I find it interesting when anybody who works as long as they’ve worked in one industry sees it and does a pivot. What is it that prompted that change in the way you ran your business and, essentially, the way you ran your life?

Robert Ellis:

In 2014, I had an experience of heartbreak, emotional and physical. I was in a relationship that wasn’t very healthy. It ended at the end of 2014. And then 2015, 2016, I started having heart problems. I had had atrial fibrillation. But in 2016, I had two heart operations for atrial fibrillation. Those two years were a pretty dark passage for me. It was the kind of thing where I’d wake up every morning and say, “How did this get to be my life?” because I’d created the exact opposite of everything I thought I wanted.

If you ask yourself a question often enough, you get an answer, and the answer that I got was that I was half-hearted everywhere. I was half-hearted in this relationship. I had one foot in, one foot out. I was half-hearted in the work that I did. I mean, I enjoyed my work, but I was never really committed to it. It was very transactional. I was the hired gun. I’d show up and do my thing and leave. I realized I wasn’t creating relationships. I wasn’t really showing up as my best self. It was very unsatisfying. I went, literally, on a quest to become wholehearted. How could I become wholehearted in my relationships, in my work? What would it look like if I showed up more fully as my best self and really gave my best to the work that I did and developed relationships? Over a period of a couple of years, I completely transformed my life.

Laurie Ruettimann:

Well, I’d love to learn a little bit more about that, but I’m just so moved by the fact that, you’re at the top of your game, you’re in an industry that has just a bevy of innovation and creativity and energy and youthfulness, and you’re half-hearted. And you’re a coach and a leader and a trainer. This is part of what you do to inspire the best in people, but yet you were stuck. I don’t know. I find that to be true with a lot of coaches. Am I crazy?

Robert Ellis:

Well, I mean, I think people are attracted to coaching because we’re all personal growth junkies. We’re always looking for that.

Laurie Ruettimann:

And everybody is broken, to be fair.

Robert Ellis:

Everybody can use some work. I am still very much a working process, but the work that I used to do was much more skills-based. It was sort of easier to show up and focus on a subset of who somebody was. I always had this idea, which I think a lot of us do, that we’re supposed to keep a certain amount of professional distance in our work. I just realized that really didn’t work for me. I wanted to be in relationship with people. I wanted to work with people that I really cared about and was invested in their personal, as well as their professional success. That meant working in a different way and having to change not just what I did, but who I was in relationship with my work.

Laurie Ruettimann:

You have this realization through physical and emotional heartbreak that things have to change, but it’s not like they change overnight, right? 2016, you recognize you need a new path. What are some of the early steps you took to set yourself up for success?

Robert Ellis:

Well, first of all, I realized that what kills you is the boredom and the loneliness. I made myself get out, This was pre-COVID. I used to do a lot of networking. I’d meet a lot of people. I’d go to events. I mean, that was good for business, but it was also good just for me personally. What happened was I have this idea, what I call being the host, which is — to be the host means to create a space for people to show up as their best selves and to do their best work. My strategy for meeting people was to be the host. I started a couple of meetup groups. One of them was called the Compassionate Leadership Project. It only met once, but about 15 people showed up.
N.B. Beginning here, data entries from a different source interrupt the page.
`src/rtl/vlsu_dual_issue_queue.sv`:
```
// Dual-channel VLSU request queue: separate load and store FIFOs, a
// type-order FIFO for strict program ordering, and per-unit in-flight
// counters. Dispatch channels use valid/ready: a transfer happens on a
// rising clk_i edge where valid and ready are both high; once raised,
// valid and its bits hold until that transfer (flush_i excepted).
module vlsu_dual_issue_queue #(
  parameter int DEPTH        = 4,
  parameter int REQ_W        = 64,
  parameter int MAX_INFLIGHT = 4,
  parameter int CNT_W        = $clog2(2*DEPTH+1),
  parameter int INF_W        = $clog2(MAX_INFLIGHT+1)
) (
  input  logic             clk_i,
  input  logic             rst_i,
  input  logic             strict_i,
  input  logic             flush_i,
  input  logic             enq_valid_i,
  output logic             enq_ready_o,
  input  logic             enq_is_load_i,
  input  logic [REQ_W-1:0] enq_bits_i,
  output logic             ld_valid_o,
  input  logic             ld_ready_i,
  output logic [REQ_W-1:0] ld_bits_o,
  output logic             st_valid_o,
  input  logic             st_ready_i,
  output logic [REQ_W-1:0] st_bits_o,
  input  logic             ld_done_i,
  input  logic             st_done_i,
  output logic [CNT_W-1:0] count_o,
  output logic [INF_W-1:0] ld_inflight_o,
  output logic [INF_W-1:0] st_inflight_o,
  output logic             idle_o,
  output logic             err_o
);

  localparam int AW = $clog2(DEPTH);
  localparam int OW = AW + 1;
  localparam logic [AW:0]      PTR_ONE = 1;
  localparam logic [OW:0]      ORD_ONE = 1;
  localparam logic [INF_W-1:0] INF_ONE = 1;
  localparam logic [INF_W-1:0] INF_MAX = INF_W'(MAX_INFLIGHT);

  logic [REQ_W-1:0] ld_mem [DEPTH];
  logic [REQ_W-1:0] st_mem [DEPTH];
  logic [2*DEPTH-1:0] ord_mem;

  logic [AW:0] ld_wptr, ld_rptr, st_wptr, st_rptr;
  logic [OW:0] ord_wptr, ord_rptr;
  logic [AW:0] ld_cnt, st_cnt;
  logic        ld_empty, ld_full, st_empty, st_full, ord_empty, ord_head;
  logic        mode_q, mode_eff;
  logic        ld_room, st_room;
  logic        enq_fire, ld_fire, st_fire;

  assign ld_empty  = (ld_wptr == ld_rptr);
  assign st_empty  = (st_wptr == st_rptr);
  assign ord_empty = (ord_wptr == ord_rptr);
  assign ld_full   = (ld_wptr[AW] != ld_rptr[AW]) && (ld_wptr[AW-1:0] == ld_rptr[AW-1:0]);
  assign st_full   = (st_wptr[AW] != st_rptr[AW]) && (st_wptr[AW-1:0] == st_rptr[AW-1:0]);
  assign ld_cnt    = ld_wptr - ld_rptr;
  assign st_cnt    = st_wptr - st_rptr;
  assign ord_head  = ord_mem[ord_rptr[OW-1:0]];

  assign count_o = CNT_W'(ld_cnt) + CNT_W'(st_cnt);
  assign idle_o  = (count_o == '0) && (ld_inflight_o == '0) && (st_inflight_o == '0);

  // While idle the incoming strict_i is what the latch will hold next cycle,
  // so an enqueue in that same cycle already follows the new mode. Nothing
  // can dispatch while idle, so only the order-FIFO push sees the difference.
  assign mode_eff = idle_o ? strict_i : mode_q;

  assign ld_room = (ld_inflight_o < INF_MAX);
  assign st_room = (st_inflight_o < INF_MAX);

  assign enq_ready_o = !rst_i && !flush_i && (enq_is_load_i ? !ld_full : !st_full);
  assign enq_fire    = enq_valid_i && enq_ready_o;
  assign ld_fire     = ld_valid_o && ld_ready_i;
  assign st_fire     = st_valid_o && st_ready_i;

  assign ld_bits_o = ld_mem[ld_rptr[AW-1:0]];
  assign st_bits_o = st_mem[st_rptr[AW-1:0]];

  // Dispatch valids: strict mode lets only the order-FIFO head type go and
  // only after the other unit has drained; relaxed mode runs both streams.
  always_comb begin
    ld_valid_o = 1'b0;
    st_valid_o = 1'b0;
    if (!rst_i && !flush_i) begin
      if (mode_eff) begin
        if (!ord_empty) begin
          if (ord_head) ld_valid_o = (st_inflight_o == '0) && ld_room;
          else          st_valid_o = (ld_inflight_o == '0) && st_room;
        end
      end else begin
        ld_valid_o = !ld_empty && ld_room;
        st_valid_o = !st_empty && st_room;
      end
    end
  end

  // Payload and order storage; written only on an accepted enqueue.
  always_ff @(posedge clk_i) begin
    if (enq_fire && enq_is_load_i)  ld_mem[ld_wptr[AW-1:0]] <= enq_bits_i;
    if (enq_fire && !enq_is_load_i) st_mem[st_wptr[AW-1:0]] <= enq_bits_i;
    if (enq_fire && mode_eff)       ord_mem[ord_wptr[OW-1:0]] <= enq_is_load_i;
  end

  // FIFO pointers; flush empties every FIFO in one cycle.
  always_ff @(posedge clk_i) begin
    if (rst_i || flush_i) begin
      ld_wptr  <= '0;
      ld_rptr  <= '0;
      st_wptr  <= '0;
      st_rptr  <= '0;
      ord_wptr <= '0;
      ord_rptr <= '0;
    end else begin
      if (enq_fire && enq_is_load_i)  ld_wptr <= ld_wptr + PTR_ONE;
      if (enq_fire && !enq_is_load_i) st_wptr <= st_wptr + PTR_ONE;
      if (ld_fire)                    ld_rptr <= ld_rptr + PTR_ONE;
      if (st_fire)                    st_rptr <= st_rptr + PTR_ONE;
      if (enq_fire && mode_eff)       ord_wptr <= ord_wptr + ORD_ONE;
      if (mode_eff && (ld_fire || st_fire)) ord_rptr <= ord_rptr + ORD_ONE;
    end
  end

  // In-flight counters and the sticky underflow error.
  always_ff @(posedge clk_i) begin
    if (rst_i) begin
      ld_inflight_o <= '0;
      st_inflight_o <= '0;
      err_o         <= 1'b0;
    end else begin
      case ({ld_fire, ld_done_i})
        2'b10:   ld_inflight_o <= ld_inflight_o + INF_ONE;
        2'b01:   if (ld_inflight_o == '0) err_o <= 1'b1;
                 else ld_inflight_o <= ld_inflight_o - INF_ONE;
        default: ;
      endcase
      case ({st_fire, st_done_i})
        2'b10:   st_inflight_o <= st_inflight_o + INF_ONE;
        2'b01:   if (st_inflight_o == '0) err_o <= 1'b1;
                 else st_inflight_o <= st_inflight_o - INF_ONE;
        default: ;
      endcase
    end
  end

  // Ordering-mode latch: follows strict_i only while fully idle.
  always_ff @(posedge clk_i) begin
    if (rst_i)       mode_q <= 1'b1;
    else if (idle_o) mode_q <= strict_i;
  end

endmodule

```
Two of those people became my best friends for a few years and introduced me into a community of people who were — many of them were coaches and many of them were entrepreneurs. I just really worked on creating healthier relationships. That was a big part of it. The other thing I was going to say is, and you’ve probably read this: If you’re depressed, have a gratitude practice. I started a gratitude practice. There were some days when it was really pretty challenging. But then I had a realization. I think of gratitude as the beginner’s practice, gratitude where you’re thankful for the good things that happen. The advanced practice of gratitude is to be grateful for everything that happens.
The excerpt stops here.